Immune Monitoring of Vaccine Quality and Persistence of Specific T Cell Responses in Five AML Patients Receiving Extended Dendritic Cell Vaccination Under Compassionate Use

High rates of early disease relapse are observed in patients with acute myeloid leukemia (AML). Due to poor health status, many patients cannot tolerate intensive chemotherapy and/or stem cell transplantation, resulting in a high unmet medical need for new therapy options. Clinical benefit of SCT is associated with immune responses that can control residual leukemia. To replace SCT in non-eligible patients, we designed an autologous dendritic cell (DC) vaccine approach that is given 4 times weekly at the beginning (immunization phase) followed by booster vaccines at week six and then monthly, with the intention to induce immune responses that delay or prevent relapse. The DCs secrete bioactive IL-12, but not IL-10, allowing activation of innate and adaptive responses. T cell responses are directed to two target antigens expressed in AML: Wilm's tumor-1 (WT-1) and preferentially expressed in melanoma (PRAME). Prior to initiation of a Phase I/II study implementing this vaccine approach (EudraCT No.: 2014-003520-44; clinicaltrials.gov No.: NCT02405338), five patients were treated under compassionate use (CU) using DC vaccines prepared according to an approved GMP manufacturing protocol.
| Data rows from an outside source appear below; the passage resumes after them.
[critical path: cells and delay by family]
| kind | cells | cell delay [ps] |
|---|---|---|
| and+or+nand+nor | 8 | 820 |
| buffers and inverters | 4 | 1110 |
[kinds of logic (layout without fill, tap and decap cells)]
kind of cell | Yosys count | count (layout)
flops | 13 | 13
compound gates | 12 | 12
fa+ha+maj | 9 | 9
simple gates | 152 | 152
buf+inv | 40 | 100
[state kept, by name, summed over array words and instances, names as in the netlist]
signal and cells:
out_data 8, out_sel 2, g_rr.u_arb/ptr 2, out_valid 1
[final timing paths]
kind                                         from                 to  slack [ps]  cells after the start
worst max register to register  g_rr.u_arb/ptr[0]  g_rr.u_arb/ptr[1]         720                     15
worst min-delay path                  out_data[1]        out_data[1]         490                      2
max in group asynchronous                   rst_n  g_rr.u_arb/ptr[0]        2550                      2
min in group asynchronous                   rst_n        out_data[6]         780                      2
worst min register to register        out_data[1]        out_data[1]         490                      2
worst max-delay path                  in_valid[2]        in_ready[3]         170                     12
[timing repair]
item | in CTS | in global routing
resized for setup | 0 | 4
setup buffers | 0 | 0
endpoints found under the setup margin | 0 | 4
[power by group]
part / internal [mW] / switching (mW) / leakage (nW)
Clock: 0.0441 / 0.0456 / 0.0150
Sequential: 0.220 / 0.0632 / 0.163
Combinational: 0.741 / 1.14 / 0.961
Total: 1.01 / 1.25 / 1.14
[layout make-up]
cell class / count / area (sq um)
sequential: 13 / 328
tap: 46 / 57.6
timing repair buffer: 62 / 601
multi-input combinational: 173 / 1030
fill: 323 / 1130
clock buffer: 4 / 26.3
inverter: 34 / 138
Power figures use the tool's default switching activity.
===== src/rtl/odo_cdir_sequencer.sv =====
// rtl/odo_cdir_sequencer.sv - steps each odometer through reset/reference/stress/compare
// phases and captures the decoder's frequency difference at the end of compare.
module odo_cdir_sequencer
  import odo_pkg::*;
#(
  parameter int         NUM_ODO   = 2,
  parameter int         PHASE_LEN = 120,
  parameter logic [7:0] THRESH    = THRESH_DEFAULT
) (
  input  logic       clk,
  input  logic       rst_n,
  input  logic       start,
  input  logic       abort,
  input  logic [7:0] freq_diff,
  output logic [1:0] mode,
  output logic [2:0] ODO_SEL_MUX,
  output logic       busy,
  output logic       diff_valid,
  output logic [7:0] diff_out,
  output logic [2:0] diff_idx,
  output logic [7:0] max_diff,
  output logic       recycled,
  output logic       done
);

  localparam logic [2:0] LAST_ODO = 3'(NUM_ODO - 1);

  odo_state_e state_q;
  logic [1:0] mode_q;
  logic [2:0] sel_q;
  logic       busy_q;
  logic       diff_valid_q;
  logic [7:0] diff_out_q;
  logic [2:0] diff_idx_q;
  logic [7:0] max_diff_q;
  logic       recycled_q;
  logic       done_q;

  logic       phase_last;
  logic       timer_load;

  // Holding the timer loaded outside the phases means every phase entry starts a full count.
  assign timer_load = (state_q == ST_IDLE) || (state_q == ST_DONE) || phase_last;

  odo_phase_timer #(
    .PHASE_LEN(PHASE_LEN)
  ) u_timer (
    .clk   (clk),
    .rst_n (rst_n),
    .load_i(timer_load),
    .last_o(phase_last)
  );

  always_ff @(posedge clk or negedge rst_n) begin
    if (!rst_n) begin
      state_q      <= ST_IDLE;
      mode_q       <= MODE_RST;
      sel_q        <= '0;
      busy_q       <= 1'b0;
      diff_valid_q <= 1'b0;
      diff_out_q   <= '0;
      diff_idx_q   <= '0;
      max_diff_q   <= '0;
      recycled_q   <= 1'b0;
      done_q       <= 1'b0;
    end else begin
      diff_valid_q <= 1'b0;
      done_q       <= 1'b0;
      case (state_q)
        ST_IDLE: begin
          if (start) begin
            state_q    <= ST_PH_RST;
            mode_q     <= MODE_RST;
            busy_q     <= 1'b1;
            sel_q      <= '0;
            max_diff_q <= '0;
            recycled_q <= 1'b0;
          end
        end
        ST_PH_RST, ST_PH_REF, ST_PH_STR, ST_PH_CMP: begin
          if (abort) begin
            state_q <= ST_IDLE;
            mode_q  <= MODE_RST;
            busy_q  <= 1'b0;
          end else if (phase_last) begin
            case (state_q)
              ST_PH_RST: begin
                state_q <= ST_PH_REF;
                mode_q  <= MODE_REF;
              end
              ST_PH_REF: begin
                state_q <= ST_PH_STR;
                mode_q  <= MODE_STR;
              end
              ST_PH_STR: begin
                state_q <= ST_PH_CMP;
                mode_q  <= MODE_CMP;
              end
              default: begin
                diff_valid_q <= 1'b1;
                diff_out_q   <= freq_diff;
                diff_idx_q   <= sel_q;
                if (freq_diff > max_diff_q) begin
                  max_diff_q <= freq_diff;
                end
                if (freq_diff > THRESH) begin
                  recycled_q <= 1'b1;
                end
                mode_q <= MODE_RST;
                if (sel_q < LAST_ODO) begin
                  sel_q   <= sel_q + 3'd1;
                  state_q <= ST_PH_RST;
                end else begin
                  state_q <= ST_DONE;
                  busy_q  <= 1'b0;
                  done_q  <= 1'b1;
                end
              end
            endcase
          end
        end
        ST_DONE: begin
          state_q <= ST_IDLE;
        end
        default: begin
          state_q <= ST_IDLE;
          mode_q  <= MODE_RST;
          busy_q  <= 1'b0;
        end
      endcase
    end
  end

  assign mode        = mode_q;
  assign ODO_SEL_MUX = sel_q;
  assign busy        = busy_q;
  assign diff_valid  = diff_valid_q;
  assign diff_out    = diff_out_q;
  assign diff_idx    = diff_idx_q;
  assign max_diff    = max_diff_q;
  assign recycled    = recycled_q;
  assign done        = done_q;

endmodule

===== config.mk =====
export PLATFORM = sky130hd
export DESIGN_NAME = odo_cdir_sequencer
export DESIGN_NICKNAME = d
export VERILOG_FILES = /design/src/rtl/odo_pkg.sv /design/src/rtl/odo_phase_timer.sv /design/src/rtl/odo_cdir_sequencer.sv
export SDC_FILE = /design/constraint.sdc
export NUM_CORES = 1
export LEC_CHECK = 0
export CORE_MARGIN = 1.5
export CORE_UTILIZATION = 42
export DETAILED_ROUTE_END_ITERATION = 7
export HOLD_SLACK_MARGIN = 0.03
export PLACE_DENSITY = 0.71
export SLEW_MARGIN = 20
export SYNTH_ARGS = -nofsm -noshare
export SYNTH_HDL_FRONTEND = slang
export SYNTH_HIERARCHICAL = 1
export SYNTH_SLANG_ARGS = --single-unit
export TNS_END_PERCENT = 10

===== constraint.sdc =====
create_clock -name clk -period 4.02 [get_ports clk]
set_clock_uncertainty 0.05 [all_clocks]
set_input_delay 1.005 -clock clk [delete_from_list [all_inputs] [get_ports clk]]
set_output_delay 1.005 -clock clk [all_outputs]
set_load 0.005 [all_outputs]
Here we report immune monitoring studies, exploring quality of vaccines and specificity and persistence of T cell responses. DC vaccines produced in batch lots were cryopreserved in multiple aliquots for thaw prior to application. Extensive characterization showed DCs to be of mature phenotype, with high levels of positive co-stimulatory molecules and fewer negative regulatory molecules. Antigen-loading by electroporation of in vitro transcribed RNA, led to full length intracellular protein expression in most cells. Chemokine-directed migration was measured for all DC preparations. A novel dual-color ELISpot assay showed that DCs of each patient secreted IL-12 but not IL-10 after CD40 ligand stimulation. Despite extensive chemotherapy and impaired hematopoiesis, high quality DC vaccines with essential functions were easily generated from monocytes of these patients.
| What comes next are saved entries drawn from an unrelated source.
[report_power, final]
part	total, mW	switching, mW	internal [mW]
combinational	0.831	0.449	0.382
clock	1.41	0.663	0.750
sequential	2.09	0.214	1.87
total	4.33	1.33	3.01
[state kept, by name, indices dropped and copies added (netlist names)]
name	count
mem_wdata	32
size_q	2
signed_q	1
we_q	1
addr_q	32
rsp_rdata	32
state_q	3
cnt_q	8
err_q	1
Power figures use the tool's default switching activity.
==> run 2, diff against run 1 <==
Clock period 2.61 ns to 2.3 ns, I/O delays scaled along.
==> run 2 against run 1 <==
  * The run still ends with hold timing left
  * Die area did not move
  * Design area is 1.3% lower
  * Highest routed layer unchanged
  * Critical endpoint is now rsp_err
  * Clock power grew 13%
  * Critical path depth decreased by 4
T cell responses to target antigens were assessed with two assays. Intracellular interferon-gamma production was measured in PBL acquired at various time points during treatment. Standard ELISpot assays independently confirmed T cell responses to both antigens. In addition, responses to non-immunizing antigens (hTERT and survivin) were detected in some cases, demonstrating antigen-spreading during treatment. T cell responses to one or both targets were found in 4/5 patients; thus, both self-antigens were immunogenic when presented by polarized mDCs. Persistent vaccination allowed maintenance of T cell responses over extended periods of time in 4/5 patients. Interestingly, antigen-specific responses to over-lapping peptides were only found in two patients when anti-PD-1 blocking antibody was present in the stimulation cultures, thereby enabling T cells to produce cytokine after antigen-specific stimulation.

To date 3/5 patients are alive without current signs of relapse. Two patients received DC vaccines for 22 and 30 months and have been followed for 53 and 41 months respectively, since completion of chemotherapy. The third patient had signs of relapse and vaccination was halted after 10 months. This individual was then given allogeneic SCT and remains in CR after 35 months. The two remaining patients are deceased. One patient who showed no T cell activity relapsed after 12 months of vaccination and died at month 20 during chemotherapy. The fifth patient was vaccinated for 24 months without signs of relapse but died due to unrelated heart disease. The ongoing clinical study using extended DC vaccination will provide more information whether persistent vaccination against these self-antigens contributes to immune responses that prevent disease relapse in AML patients.